Covert ways of NSO: Spy games as usual

Project Pegasus: The Israeli spyware, revealed to have been used to target hundreds of phones in India, and can infect a device without the target’s engagement or knowledge

By Chaim Levinson

The offensive spyware company NSO is operating a consulting firm called Realmode Labs, whose employees – former members of IDF technology units – are experts in finding security vulnerabilities in computing services, as illustrated by the recent break-in at Amazon servers. Realmode Labs was established early last year. It is registered in Petah Tikva but has its offices in Tel Aviv. Heading the company is Ariel Tempelhof, a graduate of the Psagot program, the most prestigious IDF program for training soldiers in technology. According to his LinkedIn profile, Tempelhof was a researcher and team lead doing security-related work while in the army.

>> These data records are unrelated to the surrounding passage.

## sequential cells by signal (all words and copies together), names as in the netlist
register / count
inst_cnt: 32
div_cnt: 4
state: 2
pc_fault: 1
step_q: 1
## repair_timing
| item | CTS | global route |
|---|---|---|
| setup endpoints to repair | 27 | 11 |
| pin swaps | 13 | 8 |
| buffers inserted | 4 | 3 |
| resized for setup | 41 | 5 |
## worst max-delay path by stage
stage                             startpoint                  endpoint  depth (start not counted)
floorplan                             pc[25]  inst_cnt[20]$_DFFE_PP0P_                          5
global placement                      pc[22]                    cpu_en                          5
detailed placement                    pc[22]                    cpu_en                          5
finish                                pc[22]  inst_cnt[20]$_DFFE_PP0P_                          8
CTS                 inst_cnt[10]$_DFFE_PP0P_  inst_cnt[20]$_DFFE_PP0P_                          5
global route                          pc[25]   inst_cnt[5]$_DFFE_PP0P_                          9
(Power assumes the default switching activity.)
[src/rtl/johnson_decoder_if.sv]
// Bus bundle between a Johnson code source and the johnson_decoder integrity monitor.
// The master side drives the code and the error clear; the slave side is the decoder.
interface johnson_decoder_if #(
  parameter int WIDTH = 4
);
  localparam int N  = 2 * WIDTH;
  localparam int IW = $clog2(N);

  logic [WIDTH-1:0] q;
  logic             clr_err;
  logic [IW-1:0]    index;
  logic [N-1:0]     onehot;
  logic             valid;
  logic             code_err;
  logic             seq_err;
  logic             locked;
  logic [7:0]       err_count;

  modport master (
    output q, clr_err,
    input  index, onehot, valid, code_err, seq_err, locked, err_count
  );

  modport slave (
    input  q, clr_err,
    output index, onehot, valid, code_err, seq_err, locked, err_count
  );
endinterface
`src/rtl/vec_fetch_engine_pkg.sv`:
```
// Shared opcodes and FSM state encoding for the vector operand fetch engine.
package vec_fetch_engine_pkg;

   localparam logic [1:0] OP_SET_W_BASE = 2'd0;
   localparam logic [1:0] OP_SET_X_BASE = 2'd1;
   localparam logic [1:0] OP_SET_LEN    = 2'd2;
   localparam logic [1:0] OP_RUN        = 2'd3;

   typedef enum logic [1:0] {
      IDLE  = 2'd0,
      ISSUE = 2'd1,
      DRAIN = 2'd2
   } fetch_state_t;

endpackage

```
`src/rtl/vec_fetch_engine_pair_fifo.sv`:
```
// Synchronous operand-pair FIFO; the read data comes straight from the storage
// register at the read pointer, so a push becomes visible the cycle after its edge.
module pair_fifo #(
   parameter int WIDTH = 64,
   parameter int DEPTH = 4
) (
   input  logic                     clk,
   input  logic                     rst_n,
   input  logic                     push,
   input  logic [WIDTH-1:0]         wdata,
   input  logic                     pop,
   output logic [WIDTH-1:0]         rdata,
   output logic [$clog2(DEPTH):0]   count,
   output logic                     empty,
   output logic                     full
);

   localparam int AW = $clog2(DEPTH);

   logic [DEPTH-1:0][WIDTH-1:0] mem_q;
   logic [AW-1:0]               wptr_q, rptr_q;
   logic [AW:0]                 cnt_q;
   logic                        do_pop;

   assign do_pop = pop && (cnt_q != '0);

   always_ff @(posedge clk or negedge rst_n) begin
      if (!rst_n) begin
         mem_q  <= '0;
         wptr_q <= '0;
         rptr_q <= '0;
         cnt_q  <= '0;
      end else begin
         if (push) begin
            mem_q[wptr_q] <= wdata;
            wptr_q        <= wptr_q + AW'(1);
         end
         if (do_pop) rptr_q <= rptr_q + AW'(1);
         case ({push, do_pop})
            2'b10:   cnt_q <= cnt_q + (AW+1)'(1);
            2'b01:   cnt_q <= cnt_q - (AW+1)'(1);
            default: ;
         endcase
      end
   end

   assign rdata = mem_q[rptr_q];
   assign count = cnt_q;
   assign empty = (cnt_q == '0);
   assign full  = (cnt_q == (AW+1)'(DEPTH));

endmodule

```
`src/rtl/vec_fetch_engine.sv`:
```
// Vector operand fetch: issues interleaved W/X reads under a pair-credit limit,
// pairs the in-order responses and streams {w, x} through pair_fifo.
module vec_fetch_engine
   import vec_fetch_engine_pkg::*;
#(
   parameter int ADDR_WIDTH  = 32,
   parameter int DATA_WIDTH  = 32,
   parameter int LEN_WIDTH   = 16,
   parameter int FIFO_DEPTH  = 4,
   parameter int ADDR_STRIDE = 4
) (
   input  logic                  clk,
   input  logic                  rst_n,
   input  logic                  cmd_vld,
   output logic                  cmd_rdy,
   input  logic [1:0]            cmd_op,
   input  logic [ADDR_WIDTH-1:0] cmd_data,
   output logic                  m_req_vld,
   input  logic                  m_req_rdy,
   output logic [ADDR_WIDTH-1:0] m_req_addr,
   input  logic                  m_rsp_vld,
   input  logic [DATA_WIDTH-1:0] m_rsp_data,
   output logic                  src_vld,
   input  logic                  src_rdy,
   output logic [DATA_WIDTH-1:0] src_w_data,
   output logic [DATA_WIDTH-1:0] src_x_data,
   output logic                  busy,
   output logic                  done
);

   localparam int CW = $clog2(FIFO_DEPTH) + 1;
   localparam logic [ADDR_WIDTH-1:0] STRIDE = ADDR_WIDTH'(ADDR_STRIDE);

   fetch_state_t          state_q, state_d;
   logic [ADDR_WIDTH-1:0] w_base_q, w_base_d, x_base_q, x_base_d;
   logic [ADDR_WIDTH-1:0] off_q, off_d, addr_q, addr_d;
   logic [LEN_WIDTH-1:0]  len_q, len_d, elem_q, elem_d;
   logic [CW-1:0]         pif_q, pif_d;
   logic [DATA_WIDTH-1:0] w_hold_q, w_hold_d;
   logic                  req_vld_q, req_vld_d, phase_q, phase_d;
   logic                  par_q, par_d, done_q, done_d;

   logic [CW-1:0]               fifo_cnt;
   logic                        fifo_empty, fifo_full;
   logic [2*DATA_WIDTH-1:0]     fifo_rdata;
   logic cmd_acc, req_acc, w_acc, rsp_take, push, pop, credit_ok;

   assign cmd_rdy  = (state_q == IDLE);
   assign cmd_acc  = cmd_vld && cmd_rdy;
   assign req_acc  = req_vld_q && m_req_rdy;
   assign w_acc    = req_acc && !phase_q;
   assign rsp_take = m_rsp_vld && (state_q != IDLE);
   assign push     = rsp_take && par_q && !fifo_full;
   assign pop      = src_vld && src_rdy;
   // Every W in flight owns a FIFO slot until its pair is popped.
   assign credit_ok = ({1'b0, pif_q} + {1'b0, fifo_cnt}) < (CW+1)'(FIFO_DEPTH);

   pair_fifo #(
      .WIDTH (2*DATA_WIDTH),
      .DEPTH (FIFO_DEPTH)
   ) u_fifo (
      .clk   (clk),
      .rst_n (rst_n),
      .push  (push),
      .wdata ({w_hold_q, m_rsp_data}),
      .pop   (pop),
      .rdata (fifo_rdata),
      .count (fifo_cnt),
      .empty (fifo_empty),
      .full  (fifo_full)
   );

   always_ff @(posedge clk or negedge rst_n) begin
      if (!rst_n) begin
         state_q   <= IDLE;
         w_base_q  <= '0;
         x_base_q  <= '0;
         len_q     <= '0;
         elem_q    <= '0;
         off_q     <= '0;
         addr_q    <= '0;
         pif_q     <= '0;
         w_hold_q  <= '0;
         req_vld_q <= 1'b0;
         phase_q   <= 1'b0;
         par_q     <= 1'b0;
         done_q    <= 1'b0;
      end else begin
         state_q   <= state_d;
         w_base_q  <= w_base_d;
         x_base_q  <= x_base_d;
         len_q     <= len_d;
         elem_q    <= elem_d;
         off_q     <= off_d;
         addr_q    <= addr_d;
         pif_q     <= pif_d;
         w_hold_q  <= w_hold_d;
         req_vld_q <= req_vld_d;
         phase_q   <= phase_d;
         par_q     <= par_d;
         done_q    <= done_d;
      end
   end

   always_comb begin
      state_d   = state_q;
      w_base_d  = w_base_q;
      x_base_d  = x_base_q;
      len_d     = len_q;
      elem_d    = elem_q;
      off_d     = off_q;
      addr_d    = addr_q;
      pif_d     = pif_q;
      w_hold_d  = w_hold_q;
      req_vld_d = req_vld_q;
      phase_d   = phase_q;
      par_d     = par_q;
      done_d    = 1'b0;

      if (cmd_acc) begin
         case (cmd_op)
            OP_SET_W_BASE: w_base_d = cmd_data;
            OP_SET_X_BASE: x_base_d = cmd_data;
            OP_SET_LEN:    len_d    = cmd_data[LEN_WIDTH-1:0];
            OP_RUN: begin
               if (len_q == '0) begin
                  done_d = 1'b1;
               end else begin
                  state_d   = ISSUE;
                  elem_d    = '0;
                  off_d     = '0;
                  phase_d   = 1'b0;
                  par_d     = 1'b0;
                  req_vld_d = 1'b1;
                  addr_d    = w_base_q;
               end
            end
            default: ;
         endcase
      end

      if (state_q == ISSUE) begin
         if (w_acc) begin
            // X follows its W unconditionally; the W already took the credit.
            phase_d = 1'b1;
            addr_d  = x_base_q + off_q;
         end else if (req_acc) begin
            if (elem_q == len_q - LEN_WIDTH'(1)) begin
               req_vld_d = 1'b0;
               state_d   = DRAIN;
            end else begin
               elem_d    = elem_q + LEN_WIDTH'(1);
               off_d     = off_q + STRIDE;
               phase_d   = 1'b0;
               req_vld_d = credit_ok;
               addr_d    = w_base_q + off_q + STRIDE;
            end
         end else if (!req_vld_q && credit_ok) begin
            req_vld_d = 1'b1;
            addr_d    = w_base_q + off_q;
         end
      end

      case ({w_acc, push})
         2'b10:   pif_d = pif_q + CW'(1);
         2'b01:   pif_d = pif_q - CW'(1);
         default: ;
      endcase

      if (rsp_take) begin
         par_d = !par_q;
         if (!par_q) w_hold_d = m_rsp_data;
      end

      // Leave DRAIN on the edge that pops the last pair so done lands in the first IDLE cycle.
      if (state_q == DRAIN && pif_q == '0 &&
          (fifo_empty || (fifo_cnt == CW'(1) && pop))) begin
         state_d = IDLE;
         done_d  = 1'b1;
      end
   end

   assign m_req_vld  = req_vld_q;
   assign m_req_addr = addr_q;
   assign src_vld    = !fifo_empty;
   assign src_w_data = fifo_rdata[2*DATA_WIDTH-1:DATA_WIDTH];
   assign src_x_data = fifo_rdata[DATA_WIDTH-1:0];
   assign busy       = (state_q != IDLE);
   assign done       = done_q;

endmodule
```
`config.mk`:
```
export PLATFORM = sky130hd
export DESIGN_NAME = vec_fetch_engine
export DESIGN_NICKNAME = d
export VERILOG_FILES = /design/src/rtl/vec_fetch_engine_pkg.sv /design/src/rtl/vec_fetch_engine_pair_fifo.sv /design/src/rtl/vec_fetch_engine.sv
export SDC_FILE = /design/constraint.sdc
export NUM_CORES = 1
export LEC_CHECK = 0
export ABC_AREA = 1
export CAP_MARGIN = 10
export CORE_UTILIZATION = 50
export DETAILED_ROUTE_END_ITERATION = 8
export PLACE_DENSITY = 0.71
export SLEW_MARGIN = 20
export SYNTH_ARGS = -nofsm -noshare
export SYNTH_HDL_FRONTEND = slang
export SYNTH_SLANG_ARGS = --single-unit
```
`constraint.sdc`:
```
create_clock -name clk -period 8 [get_ports clk]
set_input_delay 2.4 -clock clk [delete_from_list [all_inputs] [get_ports clk]]
set_output_delay 2.4 -clock clk [all_outputs]
set_load 0.02 [all_outputs]
```
==> key figures <==
Synth
  – Syn avg cell area: 8.48 sq um
  – Register area share after synthesis: 42.3%
  – Top FF cell, synth: dfrtp_1
  – Warning count from the yosys run: 0
  – Post-synthesis cell count: 3241
  – Count of cell types in the netlist: 62
  – Post-synth EDFFs: 0
  – Synthesized area: 0.0275 sq mm
  – Register bit total from synthesis: 464
  – Synth async-reset ratio: 100%
  – Post-Synthesis Net Count: 3395

Global route
  – Largest net degree at the start of global routing: 182
  – Number of antenna violations at the first check in global routing: 9
  – First-pass GRT wire length: 126000 um
  – Total grt overflow: 0
  – GR Util met3: 6.02%
  – Number of global-route vias before repair: 22708
  – GR Layer Usage met1: 38.8%
  – All-layer global routing usage: 28.7%
  – Grt peak-use layer: met2
  – Routing usage on met2: 45.1%

CTS
  – Clk Tree Root Cell: clkbuf_16
  – CTS tree: built
  – CTS resizes: 0
  – Hold bufs inserted after CTS: 0
  – Clock Latency Late Sink: 0.63 ns
  – CTS max path bufs: 3
  – Clk sinks: 464
  – Total number of H-tree levels: 2
  – Postcts setup bufs: 0
  – Clock transition at path regs: 0.06 ns
  – Clock buffers created by TritonCTS: 51

Pwr
  – Clock power frac: 23.3%
  – Leak Pwr: 14.9 nW
  – Power Density: 341 mW/mm^2
  – Sequential share of power: 35.0%
  – Psw: 4.14 mW
  – Switching share of total power: 38.4%
  – Combinational fraction of design power: 41.7%
  – P_int: 6.63 mW
  – Peak supply drop: 0.335 mV
  – Design Power: 10.8 mW

Route
  – Routed WL: 80000 um
  – Routed WL per cell: 19.5 um
  – Antenna-violating nets left: 0
  – Detailed Routing Iterations Pass 1: 6
  – Remaining DRCs: 0
  – DR vias/cell: 5.66
  – DR iter-0 viols: 1967
  – DR vias: 23254

Run
  – Max Cap Viol: 0

Timing
  – Worst Hold Slack: 0.495 ns
  – Period minus WS final: 6.03 ns
  – RSZ-0062 raised after global routing: false
  – Max_slew headroom: 26.2%
  – Final Cycle Share: 75.4%
  – Slew @ Worst Pin: 1.11 ns
  – Final TNS setup: 0 ns
  – FMAX: 166 MHz
  – Max-slew violations: 0
  – Final setup violation count: 0
  – Final number of hold-violating endpoints: 0
  – Clock Skews: 0.0251 ns

Setup path
  – Critical path data required time: 5.60 ns
  – CP endpoint kind: output port
  – CP arrival: 3.63 ns
  – CP max FO: 92
  – Reg2Reg Setup Slack: 4.04 ns
  – Worst Path Class, Setup: register to output port
  – Nature of the critical path startpoint: register

Place
  – Port buffer count: 172
  – Detailed Place HPWL: 55700 um
  – Gpl congestion: 0.981
  – Post-DP Area: 0.0298 sq mm

Hold path
  – Hold Crit Class: register to register

Cells and area
  – Core Util, Final: 58.5%
  – Final nets: 3519
  – Fin area: 0.0316 sq mm
  – Layout cells sized above 1: 15.1%
  – Area grow syn2layout: 15.1%

Floorplan
  – I/O pin cnt: 173
  – Core Footprint: 0.0540 sq mm
  – Die width: 236 um
  – Die Ht: 236 um
  – Initial Utilization: 50.8%
  – Row count: 85
  – DIE AREA: 0.0559 sq mm

Status
  – Status: finished clean
## path summary, 6_finish.rpt
| check | from | endpoint | cells past startpoint |
|---|---|---|---|
| max in group asynchronous | rst_n | u_fifo.rptr_q[1]$_DFFE_PN0P_ | 2 |
| worst min-delay path | x_base_q[0]$_DFFE_PN0P_ | x_base_q[0]$_DFFE_PN0P_ | 2 |
| min in group asynchronous | rst_n | elem_q[0]$_DFF_PN0_ | 1 |
| worst max register to register | u_fifo.count[2]$_DFFE_PN0P_ | m_req_addr[6]$_DFF_PN0_ | 12 |
| worst min register to register | x_base_q[0]$_DFFE_PN0P_ | x_base_q[0]$_DFFE_PN0P_ | 2 |
| worst max-delay path | u_fifo.rptr_q[0]$_DFFE_PN0P_ | src_x_data[3] | 5 |
## through the flow
step | setup slack [ns] | instances
3_3_place_gp | 2.66 | 4007
5_1_grt | 1.78 | 4106
6_report | 1.97 | 4107
2_1_floorplan | 3.91 | 3241
4_1_cts | 1.98 | 4100
3_5_place_dp | 2.66 | 4007
## registers in the layout (all words and copies together) (netlist names)
name,cells
done,1
elem_q,16
len_q,16
m_req_addr,32
m_req_vld,1
off_q,32
par_q,1
phase_q,1
pif_q,3
state_q,2
u_fifo.count,3
u_fifo.mem_q,256
u_fifo.rptr_q,2
u_fifo.wptr_q,2
w_base_q,32
w_hold_q,32
x_base_q,32
## cell type report
class	count	area (sq um)
Fill cell	4821	22400
Multi-Input combinational cell	2327	14100
Sequential cell	464	11600
Timing Repair Buffer	195	1940
Clock buffer	73	1460
Inverter	326	1230
Tap cell	696	871
Clock inverter	20	349
Antenna cell	6	15.0
## synth_stat cells (15+ instances only)
cell      number  area, sq um
o221ai_1      18          158
inv_1        311         1170
o22ai_1       71          444
clkbuf_1      75          282
a22oi_1       18          135
buf_2         35          175
nand4_1       31          194
xor2_1        74          648
xnor2_1       22          193
o21ai_1       15         75.1
or2_2         15         93.8
nand3_1      125          626
nor2_2        19          119
mux2_2       288         3240
ha_1          79          988
nor2_1       332         1250
o21ai_0      289         1450
nor3_1        29          145
dfrtp_1      464        11600
nand2_2       25          156
nand2_1      635         2380
a21oi_1       99          495
## power groups by stage
| stage | registers [mW] | logic (mW) | clock network (mW) |
|---|---|---|---|
| floorplan | 3.63 | 2.89 | 0 |
| CTS | 3.76 | 4.47 | 2.55 |
| global placement | 3.77 | 4.37 | 0 |
| global route | 3.87 | 4.84 | 2.65 |
| finish | 3.77 | 4.49 | 2.51 |
| detailed placement | 3.78 | 4.44 | 0 |
## kinds of logic after synthesis
logic type	synth area share [%]
compound gates	12.0
fa+ha+maj	3.82
buf+inv	6.53
simple gates	20.0
xor+xnor	3.18
mux	12.2
flops	42.3
## metal layers
metal  share of wire [%]  wire, um
met5               0.055        44
met4                 3.6      2880
met3                 7.8      6210
met2                  45     36200
met1                  43     34700
## cells in the final DEF, fill, tap and decap left out, types with 10 or more instances in the layout
| cell type | netlist | final |
|---|---|---|
| o221ai_1 | 18 | 18 |
| nor2_2 | 19 | 21 |
| o21ai_0 | 289 | 289 |
| o21ai_1 | 15 | 15 |
| nand2_1 | 635 | 633 |
| ha_1 | 79 | 79 |
| buf_4 | 2 | 20 |
| clkbuf_1 | 75 | 12 |
| nand3_1 | 125 | 123 |
| nand3b_1 | 11 | 11 |
| nand2_2 | 25 | 27 |
| mux2i_1 | 10 | 10 |
| nor2_4 | 5 | 10 |
| nor2_1 | 332 | 325 |
| clkdlybuf4s50_1 | 0 | 171 |
| xor2_1 | 74 | 74 |
| clkbuf_8 | 0 | 10 |
| xnor2_1 | 22 | 22 |
| o211ai_1 | 14 | 14 |
| a21oi_1 | 99 | 99 |
| dfrtp_1 | 464 | 462 |
| or2_2 | 15 | 15 |
| o22ai_1 | 71 | 71 |
| mux2_2 | 288 | 288 |
| a22oi_1 | 18 | 18 |
| clkbuf_16 | 0 | 51 |
| inv_2 | 14 | 15 |
| nor3_1 | 29 | 29 |
| nand4_1 | 31 | 31 |
| inv_1 | 311 | 310 |
## critical path: stages (launching register included)
cell,delay [ns]
dfrtp_4,0.71
inv_4,0.71
buf_4,0.50
o21ai_0,0.15
o22ai_1,0.18
clkdlybuf4s50_1,0.63
Power figures use the tool's default switching activity.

He then worked for “the State of Israel,” later heading up Realmode in January 2020. According to the company’s website, its employees are “top-notch researchers and developers of security-related products, graduates of the IDF, government agencies and leading companies in this industry.” Realmode first operated as a consulting service, and large organizations hired it for locating breaches in their security systems. “We offer research and development services to local and international clients,” says the company’s website, which notes the company’s wide experience in a variety of software systems. The website further notes that “our expertise is in contending with difficult problems in new areas and solving them quickly.” Realmode’s “product” is its employees, since people who can find vulnerabilities are in high demand in the cyber world. An example of the company’s capabilities may be found in an article published in January by one of its employees, Yuval Bar-On. Bar-On found a breach in the book-reading service Kindle, which allowed hackers to obtain the credit card information of its users and make purchases on Amazon. The breach was closed and Amazon paid Bar-On $18,000 for finding it.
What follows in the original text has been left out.